Stored data entries:
**config.mk**
```make
export PLATFORM = sky130hd
export DESIGN_NAME = shift_seq_unit
export DESIGN_NICKNAME = d
export VERILOG_FILES = /design/src/rtl/shift_pkg.sv /design/src/rtl/shift_step.sv /design/src/rtl/shift_seq_unit.sv
export SDC_FILE = /design/constraint.sdc
export NUM_CORES = 1
export LEC_CHECK = 0
export CAP_MARGIN = 20
export CELL_PAD_IN_SITES_DETAIL_PLACEMENT = 1
export CELL_PAD_IN_SITES_GLOBAL_PLACEMENT = 2
export CORE_MARGIN = 4
export CORE_UTILIZATION = 25
export CTS_CLUSTER_DIAMETER = 150
export DETAILED_ROUTE_END_ITERATION = 7
export PLACE_DENSITY_LB_ADDON = 0.1
export SETUP_SLACK_MARGIN = 0.4
export SLEW_MARGIN = 0
export SYNTH_ARGS = -nofsm -noshare
export SYNTH_HDL_FRONTEND = slang
export SYNTH_SLANG_ARGS = --single-unit
```
**constraint.sdc**
```tcl
create_clock -name clk -period 1.4 [get_ports clk]
set_input_delay 0.14 -clock clk [delete_from_list [all_inputs] [get_ports clk]]
set_output_delay 0.14 -clock clk [all_outputs]
set_load 0.01 [all_outputs]
```
**src/rtl/shift_pkg.sv**
```systemverilog
// Shared types for the sequential shifter.
//   op_e    : operation codes carried on in_op (values 5-7 are reserved)
//   state_e : controller states
//   op_legal: true for the five defined operations
package shift_pkg;

    typedef enum logic [2:0] {
        OP_LSL  = 3'd0,
        OP_LSR  = 3'd1,
        OP_ASR  = 3'd2,
        OP_ROTL = 3'd3,
        OP_ROTR = 3'd4
    } op_e;

    typedef enum logic [1:0] {
        IDLE  = 2'd0,
        SHIFT = 2'd1,
        DONE  = 2'd2
    } state_e;

    function automatic logic op_legal(input logic [2:0] op);
        return op <= 3'd4;
    endfunction

endpackage

```
**src/rtl/shift_step.sv**
```systemverilog
// One 1-bit shift/rotate step.
//   x    : current value
//   op   : operation; reserved codes pass x through
//   y    : value after one step
//   bout : the bit that left the vector on this step (0 for reserved ops)
module shift_step
    import shift_pkg::*;
#(
    parameter int WIDTH = 8
) (
    input  logic [WIDTH-1:0] x,
    input  op_e              op,
    output logic [WIDTH-1:0] y,
    output logic             bout
);

    always_comb begin
        y    = x;
        bout = 1'b0;
        case (op)
            OP_LSL:  begin y = {x[WIDTH-2:0], 1'b0};       bout = x[WIDTH-1]; end
            OP_LSR:  begin y = {1'b0, x[WIDTH-1:1]};       bout = x[0];       end
            OP_ASR:  begin y = {x[WIDTH-1], x[WIDTH-1:1]}; bout = x[0];       end
            OP_ROTL: begin y = {x[WIDTH-2:0], x[WIDTH-1]}; bout = x[WIDTH-1]; end
            OP_ROTR: begin y = {x[0], x[WIDTH-1:1]};       bout = x[0];       end
            default: ;
        endcase
    end

endmodule

```
**src/rtl/shift_seq_unit.sv**
```systemverilog
// Sequential shifter/rotator: one bit position per cycle.
// Build option: SHIFT_SEQ_CARRY_EN adds out_carry (last bit shifted out).
// Ports:
//   clk, rst            : clock, synchronous active-high reset
//   in_valid/in_ready   : command handshake; ready only while idle
//   in_data/in_op/in_amt: operand, operation code, step count
//   out_valid/out_ready : result handshake; result held until taken
//   out_data            : result
//   out_carry           : (SHIFT_SEQ_CARRY_EN only) last bit out, 0 if no step
// Latency from accept to out_valid is amt+1 cycles; amt=0 and reserved ops
// take 1 cycle and return the operand unchanged.
module shift_seq_unit
    import shift_pkg::*;
#(
    parameter int WIDTH = 8,
    parameter int AMT_W = 3
) (
    input  logic             clk,
    input  logic             rst,
    input  logic             in_valid,
    output logic             in_ready,
    input  logic [WIDTH-1:0] in_data,
    input  logic [2:0]       in_op,
    input  logic [AMT_W-1:0] in_amt,
    output logic             out_valid,
    input  logic             out_ready,
`ifdef SHIFT_SEQ_CARRY_EN
    output logic             out_carry,
`endif
    output logic [WIDTH-1:0] out_data
);

    state_e           state;
    op_e              op_q;
    logic [AMT_W-1:0] cnt;
    logic [WIDTH-1:0] step_y;
    logic             step_c;

    // out_data doubles as the working register; it is only qualified by
    // out_valid, so intermediate values during SHIFT are harmless.
    shift_step #(.WIDTH(WIDTH)) u_step (
        .x    (out_data),
        .op   (op_q),
        .y    (step_y),
        .bout (step_c)
    );

`ifndef SHIFT_SEQ_CARRY_EN
    logic unused_carry;
    assign unused_carry = step_c;
`endif

    always_ff @(posedge clk) begin
        if (rst) begin
            state     <= IDLE;
            in_ready  <= 1'b1;
            out_valid <= 1'b0;
            out_data  <= '0;
            op_q      <= OP_LSL;
            cnt       <= '0;
`ifdef SHIFT_SEQ_CARRY_EN
            out_carry <= 1'b0;
`endif
        end else begin
            case (state)
                IDLE: begin
                    if (in_valid) begin
                        out_data <= in_data;
                        op_q     <= op_e'(in_op);
                        cnt      <= in_amt;
                        in_ready <= 1'b0;
`ifdef SHIFT_SEQ_CARRY_EN
                        out_carry <= 1'b0;
`endif
                        if (in_amt != '0 && op_legal(in_op)) begin
                            state <= SHIFT;
                        end else begin
                            state     <= DONE;
                            out_valid <= 1'b1;
                        end
                    end
                end
                SHIFT: begin
                    out_data <= step_y;
                    cnt      <= cnt - AMT_W'(1);
`ifdef SHIFT_SEQ_CARRY_EN
                    out_carry <= step_c;
`endif
                    if (cnt == AMT_W'(1)) begin
                        state     <= DONE;
                        out_valid <= 1'b1;
                    end
                end
                DONE: begin
                    // No accept in the handshake cycle: in_ready rises only
                    // once back in IDLE.
                    if (out_ready) begin
                        state     <= IDLE;
                        out_valid <= 1'b0;
                        in_ready  <= 1'b1;
                    end
                end
                default: begin
                    state     <= IDLE;
                    in_ready  <= 1'b1;
                    out_valid <= 1'b0;
                end
            endcase
        end
    end

endmodule

```
==> run metrics <==
die height=74.0 um; clock skew=0.00584 ns; worst IR drop on VDD=454 uV; Critical Path AT=1.55 ns; Final Hold Fails=0; register area share after synthesis=0.331; row count=23; Pre-antenna DRT Iters=3; CTS tree=yes; port bufs=27; die width=roughly 74 um; final setup violation count=2; GRT Total Usage=0.138; top_reg_cell synth=dfxtp_1; proportion of netlist area held by the largest area contributor=0.331; total I/O pin count=28; RSZ-0062 raised after global routing=true; max-slew violation count=0; status=finished, violations left; reg-to-reg endpoint=out_data[2]; Worst R2R Start=op_q[1]; hpwl dp=2.48 mm; Post-Synthesis Cell Area=1090 um^2; vias in the first global route=1,172; vias per inst=5.01; Power Dens Cells=1200 nW/um^2; Initial Util=0.265; min-delay src=in_amt[0]; Syn Inst Count=123; share of power burned in registers=0.315; # nets final=slightly above 200; syn_nets=143; clock root cell=clkbuf_8; DRT antenna net count=0; Finished Cell Area=a little under 2000 um^2; Congestion Overflow GR=0; diode count=0; Placer Congestion=0.791; WHS Path Cells=3; #FFs+latches synth=18; Post-Synth Adder-Cell Area=0.0230; layout cells sized above 1=0.516; Worst-Margin Slew=0.290 ns; routed length per instance=16.0 um; WS Path Type=reg -> reg; pin count of the biggest net entering global routing=15; Synth area leaders=dfxtp_1 (33%), nor2_1 (6.2%), o211ai_1 (4.8%); fillers=471; Worst setup EP type=flop; Max H-tree Level=1; r2r worst-path depth=4; Gate power share=0.496; Fmax=between 700 and 800 MHz; minimum clock period=approximately 1.4 ns; clock latency at the later pin of the worst-skew pair=0.26 ns; Synth area leader=dfxtp_1; Post-Syn Area per Cell=~9 um^2; WP data required=approximately 1.5 ns; post-synthesis compound-gate area fraction=0.252; failing checks=negative setup slack; via count=1,162; DRC=0; Crit Path Max Fanout=7; fin crit share=1.01; Max Cap Viol=0; most common library cells after synthesis=dfxtp_1 (18), nor2_1 (18), nand2_1 (8); P_sw=809 uW; flop-to-flop setup slack=-0.01 ns; Setup WS post-layout=-0.0143 ns; worst hold path endpoint=cnt[0]; simple-gate share of the synthesized area=0.262; largest family of logic cells by synthesized area=simple AND/OR/NAND/NOR gates; CORE AREA=slightly above 4000 um^2; post-detailed-routing wire length=3.71 mm; Num Clock Sinks=18; Switching Fraction=0.344; synthesis-to-layout area growth=79.4%; Clk network pwr share=0.189; number of synthesized flops with an enable pin=0; leakage=0.000787 uW; global-route wire length before repair=5.78 mm; CTS Buf Count=3; relative slew slack=0.806; mux contribution to synthesized area=0.0563; Hold Crit Class=in -> reg; worst-case clock buffer depth=2; ys async rst share=0; Area after DPL=1580 um^2; total negative setup slack=-0.0165 ns; P_int=between 1500 and 2000 uW; initial antenna violation count=0; Synth Area in XOR/XNOR=0.00805; yosys warns=0; Distinct cells, synth=37; Reg clk slew, reported paths=0.08 ns; cts hold-fix bufs=0; die area=5470 um^2; 1st-iter DRT viols=44; crit start category=flop
==> cell type report <==
class / instances / area (um^2) / share of cell area
Clock buffer: 4 / 55.1 / 0.0282
Inverter: 4 / 15.0 / 0.00769
Multi-Input combinational cell: 92 / 815 / 0.417
Sequential cell: 18 / 398 / 0.204
Tap cell: 50 / 62.6 / 0.0320
Timing Repair Buffer: 64 / 608 / 0.311
==> worst max-delay path by stage <==
stage | slack [ns] | startpoint | endpoint | depth (start not counted)
after floorplan | -0.02 | op_q[2] | out_data[3] | 5
after global placement | -0.22 | in_amt[1] | out_valid | 4
after detailed placement | -0.27 | in_amt[1] | out_valid | 4
after CTS | -0.02 | op_q[2] | out_data[2] | 4
after global routing | -0.08 | op_q[2] | out_data[3] | 4
final | -0.01 | op_q[1] | out_data[2] | 4
==> through the flow <==
stage | worst slack, ns | instances | utilization | hold slack [ns] | power, uW
finish | -0.0143 | 232 | 0.475 | 0.204 | 2350
global route | -0.0783 | 232 | 0.475 | 0.197 | 2510
CTS | -0.0174 | 224 | 0.435 | 0.430 | 2190
detailed placement | -0.266 | 212 | 0.383 | 0.473 | 1600
global placement | -0.224 | 212 | 0.383 | 0.461 | 1580
floorplan | -0.0186 | 123 | - | 0.287 | 1250
==> kinds of logic after synthesis <==
group,count (synthesis)
multiplexers,6
AO/OA/AOI/OAI,33
flip-flops,18
buffers and inverters,13
adder cells (fa/ha/maj),2
AND/OR/NAND/NOR,50
XOR/XNOR,1
==> power by group through the flow <==
stage	logic (uW)	clock network, uW	registers (uW)
final	1170	444	740
after global routing	1260	488	758
after CTS	977	470	743
after detailed placement	862	0	736
after global placement	847	0	730
after floorplan	544	0	704
==> placed cells by master, fill, tap and decap left out, types with 3 or more instances in the layout <==
cell             count
dfxtp_4              7
a311oi_1             6
dlymetal6s2s_1       3
inv_1                3
nor2_1              16
o211ai_1             7
clkdlybuf4s50_1     14
nand2_1              8
buf_6               16
clkbuf_8             4
buf_2                4
or4_1                6
a21oi_1              3
nor2b_4              3
nand2b_1             4
dfxtp_2              9
buf_4               21
mux2i_1              5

TASK GOAL:
Only the count should be given: the number of lines in the entries above containing the word "stage".

RESULT OF THIS EXERCISE:
4